# Confused regarding explanation of Schumachers compression in N&C

On page 547 of N&C, for $$|\psi_{0}\rangle=|0\rangle$$ and $$|\psi_{1}\rangle=(|0\rangle+|1\rangle)/\sqrt{2}$$ and for $$|\tilde{0}\rangle=\cos(\pi/8)|0\rangle+\sin(\pi/8)|1\rangle$$ and $$|\tilde{1}\rangle=-\sin(\pi/8)|0\rangle + \cos(\pi/8)|1\rangle$$, that $$|\langle\tilde{0}|\psi_{k}\rangle| = \cos(\pi/8)$$ and $$|\langle\tilde{1}|\psi_{k}\rangle| = \sin(\pi/8)$$ for k = $$\{0,1\}$$. I just don't see how this can be the case for either of them.
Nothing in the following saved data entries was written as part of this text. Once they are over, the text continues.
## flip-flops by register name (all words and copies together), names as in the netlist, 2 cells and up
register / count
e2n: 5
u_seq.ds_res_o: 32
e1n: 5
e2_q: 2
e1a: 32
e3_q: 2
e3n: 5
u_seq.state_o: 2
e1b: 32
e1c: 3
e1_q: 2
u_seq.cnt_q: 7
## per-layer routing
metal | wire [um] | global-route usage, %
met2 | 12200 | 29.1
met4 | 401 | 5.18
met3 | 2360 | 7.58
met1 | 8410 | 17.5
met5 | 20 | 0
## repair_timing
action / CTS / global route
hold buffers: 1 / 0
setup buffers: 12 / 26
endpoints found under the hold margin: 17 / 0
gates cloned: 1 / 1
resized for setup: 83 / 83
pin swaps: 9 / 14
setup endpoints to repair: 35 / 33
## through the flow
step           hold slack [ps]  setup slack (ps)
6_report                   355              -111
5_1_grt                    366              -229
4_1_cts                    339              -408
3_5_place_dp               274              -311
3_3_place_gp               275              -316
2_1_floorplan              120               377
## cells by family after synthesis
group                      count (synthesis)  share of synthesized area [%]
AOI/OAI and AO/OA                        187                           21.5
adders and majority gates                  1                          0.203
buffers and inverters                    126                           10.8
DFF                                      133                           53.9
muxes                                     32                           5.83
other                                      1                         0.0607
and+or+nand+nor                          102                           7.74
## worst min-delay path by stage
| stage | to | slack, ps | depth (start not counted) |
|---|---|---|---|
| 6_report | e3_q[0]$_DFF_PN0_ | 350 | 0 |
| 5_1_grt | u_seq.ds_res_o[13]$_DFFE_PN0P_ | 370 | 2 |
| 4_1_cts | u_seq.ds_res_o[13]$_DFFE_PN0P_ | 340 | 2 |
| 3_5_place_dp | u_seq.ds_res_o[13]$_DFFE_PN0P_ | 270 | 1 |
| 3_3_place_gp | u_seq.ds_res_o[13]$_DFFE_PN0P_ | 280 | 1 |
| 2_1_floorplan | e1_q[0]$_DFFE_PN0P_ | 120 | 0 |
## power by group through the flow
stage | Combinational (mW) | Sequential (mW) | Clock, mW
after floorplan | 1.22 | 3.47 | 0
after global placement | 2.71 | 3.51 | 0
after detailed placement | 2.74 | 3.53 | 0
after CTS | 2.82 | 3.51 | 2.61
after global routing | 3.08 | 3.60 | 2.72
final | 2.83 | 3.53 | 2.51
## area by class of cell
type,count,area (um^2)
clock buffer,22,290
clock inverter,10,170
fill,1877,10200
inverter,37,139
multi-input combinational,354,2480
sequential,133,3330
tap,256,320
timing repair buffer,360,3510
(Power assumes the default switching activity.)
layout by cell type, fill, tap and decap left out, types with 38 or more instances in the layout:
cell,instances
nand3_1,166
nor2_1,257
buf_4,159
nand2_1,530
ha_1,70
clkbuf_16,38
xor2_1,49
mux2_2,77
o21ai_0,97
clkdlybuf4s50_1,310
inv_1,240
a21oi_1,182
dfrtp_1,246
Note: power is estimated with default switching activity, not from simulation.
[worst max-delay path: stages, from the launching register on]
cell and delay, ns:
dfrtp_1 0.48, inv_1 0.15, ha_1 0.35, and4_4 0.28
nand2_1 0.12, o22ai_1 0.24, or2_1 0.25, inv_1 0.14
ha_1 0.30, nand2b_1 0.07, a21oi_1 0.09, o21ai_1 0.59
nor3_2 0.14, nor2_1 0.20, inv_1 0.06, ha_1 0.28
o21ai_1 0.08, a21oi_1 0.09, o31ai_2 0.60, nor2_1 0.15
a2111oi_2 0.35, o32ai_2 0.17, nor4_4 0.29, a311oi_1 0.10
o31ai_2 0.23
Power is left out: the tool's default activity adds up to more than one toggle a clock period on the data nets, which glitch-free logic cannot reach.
<file path="src/rtl/mem_arbiter.sv">
// mem_arbiter: arbitrates LS/IF/PF requests onto one memory controller, one transaction per grant.
// Ports: clk_in/rst_in clock and sync reset; rdy_in global enable; clear flush;
//   io_buffer_full blocks issue; if_*/ls_*/pf_* requester request and done sides;
//   mc_* controller issue and completion; arb_busy high outside IDLE.
module mem_arbiter #(
  parameter int STARVE_LIMIT = 4
) (
  input  logic        clk_in,
  input  logic        rst_in,
  input  logic        rdy_in,
  input  logic        clear,
  input  logic        io_buffer_full,
  input  logic        if_req,
  input  logic [31:0] if_addr,
  output logic        if_done,
  output logic [31:0] if_data,
  output logic        if_is_c,
  input  logic        ls_req,
  input  logic [31:0] ls_addr,
  input  logic [31:0] ls_wdata,
  input  logic [3:0]  ls_type,
  output logic        ls_done,
  output logic [31:0] ls_rdata,
  input  logic        pf_req,
  input  logic [31:0] pf_addr,
  output logic        pf_done,
  output logic [31:0] pf_data,
  output logic        mc_if_enable,
  output logic [31:0] mc_inst_addr,
  output logic        mc_ls_enable,
  output logic [31:0] mc_ls_addr,
  output logic [31:0] mc_store_val,
  output logic [3:0]  mc_lsb_type,
  input  logic        mc_if_ready,
  input  logic [31:0] mc_inst,
  input  logic        mc_is_c,
  input  logic        mc_ls_finished,
  input  logic [31:0] mc_load_val,
  output logic        arb_busy
);
  typedef enum logic [1:0] {IDLE, ISSUE, WAIT, RESP} state_t;
  typedef enum logic [1:0] {SRC_IF, SRC_LS, SRC_PF} src_t;
  state_t state_q, state_d;
  src_t src_q, src_d;
  logic [2:0] cnt_q, cnt_d;
  logic if_done_q, if_done_d, if_is_c_q, if_is_c_d, ls_done_q, ls_done_d, pf_done_q, pf_done_d;
  logic [31:0] if_data_q, if_data_d, ls_rdata_q, ls_rdata_d, pf_data_q, pf_data_d;
  logic mc_if_enable_q, mc_if_enable_d, mc_ls_enable_q, mc_ls_enable_d, arb_busy_q, arb_busy_d;
  logic [31:0] mc_inst_addr_q, mc_inst_addr_d, mc_ls_addr_q, mc_ls_addr_d, mc_store_val_q, mc_store_val_d;
  logic [3:0] mc_lsb_type_q, mc_lsb_type_d;
  logic starved, grant_if, grant_ls;
  // IF overtakes LS once LS has won STARVE_LIMIT arbitrations in a row against a waiting IF
  assign starved  = if_req && cnt_q == 3'(STARVE_LIMIT);
  assign grant_if = if_req && (!ls_req || starved);
  assign grant_ls = ls_req && !grant_if;
  always_comb begin
    state_d        = state_q;
    src_d          = src_q;
    cnt_d          = cnt_q;
    if_done_d      = if_done_q;
    if_data_d      = if_data_q;
    if_is_c_d      = if_is_c_q;
    ls_done_d      = ls_done_q;
    ls_rdata_d     = ls_rdata_q;
    pf_done_d      = pf_done_q;
    pf_data_d      = pf_data_q;
    mc_if_enable_d = mc_if_enable_q;
    mc_inst_addr_d = mc_inst_addr_q;
    mc_ls_enable_d = mc_ls_enable_q;
    mc_ls_addr_d   = mc_ls_addr_q;
    mc_store_val_d = mc_store_val_q;
    mc_lsb_type_d  = mc_lsb_type_q;
    if (rdy_in) begin
      if_done_d = 1'b0;
      ls_done_d = 1'b0;
      pf_done_d = 1'b0;
      if (clear) begin
        state_d        = IDLE;
        cnt_d          = 3'd0;
        mc_if_enable_d = 1'b0;
        mc_ls_enable_d = 1'b0;
      end else begin
        case (state_q)
          IDLE: if (if_req || ls_req || pf_req) begin
            state_d        = ISSUE;
            src_d          = grant_ls ? SRC_LS : grant_if ? SRC_IF : SRC_PF;
            cnt_d          = (!if_req || grant_if) ? 3'd0 : cnt_q == 3'd7 ? cnt_q : cnt_q + 3'd1;
            mc_if_enable_d = !grant_ls;
            mc_ls_enable_d = grant_ls;
            mc_inst_addr_d = grant_ls ? mc_inst_addr_q : grant_if ? if_addr : pf_addr;
            mc_ls_addr_d   = grant_ls ? ls_addr : mc_ls_addr_q;
            mc_store_val_d = grant_ls ? ls_wdata : mc_store_val_q;
            mc_lsb_type_d  = grant_ls ? ls_type : mc_lsb_type_q;
          end
          ISSUE: if (!io_buffer_full) begin
            state_d        = WAIT;
            mc_if_enable_d = 1'b0;
            mc_ls_enable_d = 1'b0;
          end
          WAIT: begin
            if (src_q == SRC_IF && mc_if_ready) begin
              if_data_d = mc_inst;
              if_is_c_d = mc_is_c;
              if_done_d = 1'b1;
              state_d   = RESP;
            end
            if (src_q == SRC_PF && mc_if_ready) begin
              pf_data_d = mc_inst;
              pf_done_d = 1'b1;
              state_d   = RESP;
            end
            if (src_q == SRC_LS && mc_ls_finished) begin
              ls_rdata_d = mc_load_val;
              ls_done_d  = 1'b1;
              state_d    = RESP;
            end
          end
          default: state_d = IDLE;
        endcase
      end
    end
    arb_busy_d = state_d != IDLE;
  end
  always_ff @(posedge clk_in) begin
    if (rst_in) begin
      state_q        <= IDLE;
      src_q          <= SRC_IF;
      cnt_q          <= '0;
      if_done_q      <= 1'b0;
      if_data_q      <= '0;
      if_is_c_q      <= 1'b0;
      ls_done_q      <= 1'b0;
      ls_rdata_q     <= '0;
      pf_done_q      <= 1'b0;
      pf_data_q      <= '0;
      mc_if_enable_q <= 1'b0;
      mc_inst_addr_q <= '0;
      mc_ls_enable_q <= 1'b0;
      mc_ls_addr_q   <= '0;
      mc_store_val_q <= '0;
      mc_lsb_type_q  <= '0;
      arb_busy_q     <= 1'b0;
    end else begin
      state_q        <= state_d;
      src_q          <= src_d;
      cnt_q          <= cnt_d;
      if_done_q      <= if_done_d;
      if_data_q      <= if_data_d;
      if_is_c_q      <= if_is_c_d;
      ls_done_q      <= ls_done_d;
      ls_rdata_q     <= ls_rdata_d;
      pf_done_q      <= pf_done_d;
      pf_data_q      <= pf_data_d;
      mc_if_enable_q <= mc_if_enable_d;
      mc_inst_addr_q <= mc_inst_addr_d;
      mc_ls_enable_q <= mc_ls_enable_d;
      mc_ls_addr_q   <= mc_ls_addr_d;
      mc_store_val_q <= mc_store_val_d;
      mc_lsb_type_q  <= mc_lsb_type_d;
      arb_busy_q     <= arb_busy_d;
    end
  end
  assign if_done      = if_done_q;
  assign if_data      = if_data_q;
  assign if_is_c      = if_is_c_q;
  assign ls_done      = ls_done_q;
  assign ls_rdata     = ls_rdata_q;
  assign pf_done      = pf_done_q;
  assign pf_data      = pf_data_q;
  assign mc_if_enable = mc_if_enable_q;
  assign mc_inst_addr = mc_inst_addr_q;
  assign mc_ls_enable = mc_ls_enable_q;
  assign mc_ls_addr   = mc_ls_addr_q;
  assign mc_store_val = mc_store_val_q;
  assign mc_lsb_type  = mc_lsb_type_q;
  assign arb_busy     = arb_busy_q;
endmodule

</file>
I get $$\cos(\pi/8)$$ and $$\cos(\pi/8)/\sqrt{2}+\sin(\pi/8)\sqrt{2}$$ for $$|\langle\tilde{0}|\psi_{k}\rangle|$$ and for $$|\langle\tilde{1}|\psi_{k}\rangle|$$ I get $$-\sin(\pi/8)$$ and $$-\sin(\pi/8)/\sqrt{2}+\cos(\pi/8)/\sqrt{2}$$.

The inner product only produce these for $$|\psi_{0}\rangle$$. Is this a typo, and what they mean to say is that the inner product $$|\langle\tilde{0}|\psi_{k}\rangle|$$ is much larger than $$|\langle\tilde{1}|\psi_{k}\rangle|$$. But even in this case, that isn't completely true, as it's only just larger in the case of $$|\langle\tilde{1}|\psi_{k}\rangle|$$

For context, $$|\tilde{0}\rangle$$ and $$|\tilde{1}\rangle$$ come from the spectral decomposition of the density operator representing the source that generates $$|\psi_{0}\rangle$$ and $$|\psi_{1}\rangle$$ with probability a half for each.

What am I missing here? It seems like a simple inner product should be used but I can't get their results.

You're missing a bit of algebraic trickery. Remember that $$\frac{1}{\sqrt{2}}=\sin(\pi/4)=\cos(\pi/4)$$. Thus, $$\cos(\pi/8)/\sqrt{2}+\sin(\pi/8)/\sqrt{2}=\cos(\pi/8)\cos(\pi/4)+\sin(\pi/8)\sin(\pi/4)=\cos(\pi/4-\pi/8)=\cos(\pi/8)$$ by the double angle formula.
Also, be careful of signs. It might be an amplitude is $$\pm\sin(\pi/8)$$, but when you take the modulus, that becomes $$\sin(\pi/8)$$.